- [Exercise]
Hunt through the lines below for the string "delay" and copy each one that has it.

- [Data supplied]
◇ ◇ ◇ ◇ ◇

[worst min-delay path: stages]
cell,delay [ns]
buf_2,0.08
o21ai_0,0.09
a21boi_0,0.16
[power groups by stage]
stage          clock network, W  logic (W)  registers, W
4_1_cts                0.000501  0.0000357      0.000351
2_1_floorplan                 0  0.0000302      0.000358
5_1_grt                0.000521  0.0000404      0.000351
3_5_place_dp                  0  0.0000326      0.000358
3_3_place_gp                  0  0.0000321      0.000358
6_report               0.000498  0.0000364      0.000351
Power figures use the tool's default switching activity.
==> src/rtl/dtm_pkg.sv <==
/*
  Constants, types and helpers of the debug trace and monitor port.
  Assumes a 10 MHz core clock and a 32-bit internal bus with byte addresses.
*/
package dtm_pkg;

  // ---------------------------------------------------------------
  // Timing
  // ---------------------------------------------------------------
  localparam int CLK_PERIOD_NS = 100;
  localparam int TRACE_DLY_NS = 300;
  localparam int TRACE_DLY_CYC = (TRACE_DLY_NS + CLK_PERIOD_NS - 1) / CLK_PERIOD_NS;
  localparam logic [2:0] TRACE_DLY_LOAD = 3'(TRACE_DLY_CYC - 1);

  // ---------------------------------------------------------------
  // Nibble codes
  // ---------------------------------------------------------------
  localparam logic [3:0] NIB_IDLE = 4'h3;
  localparam logic [1:0] NIB_HDR_TAG = 2'h2;
  localparam logic [3:0] NIB_NOTRDY = 4'h0;
  localparam logic [3:0] NIB_RDY = 4'h1;
  localparam int FLAG_CMDERR_BIT = 1;
  localparam int FLAG_BUSERR_BIT = 2;
  localparam logic [31:0] REF_RESET = 32'h0000_0000;

  // Command nibble: [3:2] direction, [1:0] access size
  localparam logic [1:0] CMD_READ = 2'h2;
  localparam logic [1:0] CMD_WRITE = 2'h3;
  localparam logic [1:0] SZ_BYTE = 2'h0;
  localparam logic [1:0] SZ_WORD = 2'h1;
  localparam logic [1:0] SZ_LONG = 2'h2;
  localparam logic [3:0] ADDR_NIBS = 4'h8;

  // Address spaces used by the bus error check
  localparam logic [31:0] IO8_LO = 32'hffff_e000;
  localparam logic [31:0] IO8_HI = 32'hffff_efff;
  localparam logic [31:0] EXT_LO = 32'h0040_0000;
  localparam logic [31:0] EXT_HI = 32'hfff7_ffff;

  // ---------------------------------------------------------------
  // Register map
  // ---------------------------------------------------------------
  localparam logic [7:0] REG_CTRL = 8'h00;
  localparam logic [7:0] REG_STAT = 8'h04;
  localparam logic [7:0] REG_REF = 8'h08;
  localparam int CTRL_SRST_BIT = 0;
  localparam int CTRL_MSTOP_BIT = 1;
  localparam logic [1:0] CTRL_RESET = 2'h0;

  // ---------------------------------------------------------------
  // Types
  // ---------------------------------------------------------------
  typedef struct packed {
    logic req;
    logic we;
    logic [1:0] size;
    logic [31:0] addr;
    logic [31:0] wdata;
  } dtm_bus_req_s;

  typedef enum logic [3:0] {
    TRC_IDLE = 4'h1,
    TRC_WAIT = 4'h2,
    TRC_HDR = 4'h4,
    TRC_ADDR = 4'h8
  } dtm_trc_e;

  typedef enum logic [5:0] {
    MON_CMD = 6'h01,
    MON_ADDR = 6'h02,
    MON_WDATA = 6'h04,
    MON_ACC = 6'h08,
    MON_FLAG = 6'h10,
    MON_RDATA = 6'h20
  } dtm_mon_e;

  // ---------------------------------------------------------------
  // Helpers
  // ---------------------------------------------------------------
  function automatic logic [1:0] dtm_size_code(input logic [31:0] a, input logic [31:0] r);
    if (a[31:4] == r[31:4])
      return 2'h0;
    else if (a[31:8] == r[31:8])
      return 2'h1;
    else if (a[31:16] == r[31:16])
      return 2'h2;
    else
      return 2'h3;
  endfunction : dtm_size_code

  // Nibbles carried for a 2-bit size code: 1, 2, 4 or 8
  function automatic logic [3:0] dtm_nibs(input logic [1:0] code);
    return 4'(4'h1 << code);
  endfunction : dtm_nibs

endpackage : dtm_pkg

◇ ◇ ◇ ◇ ◇

- [Reply to the task]
[worst min-delay path: stages]
cell,delay [ns]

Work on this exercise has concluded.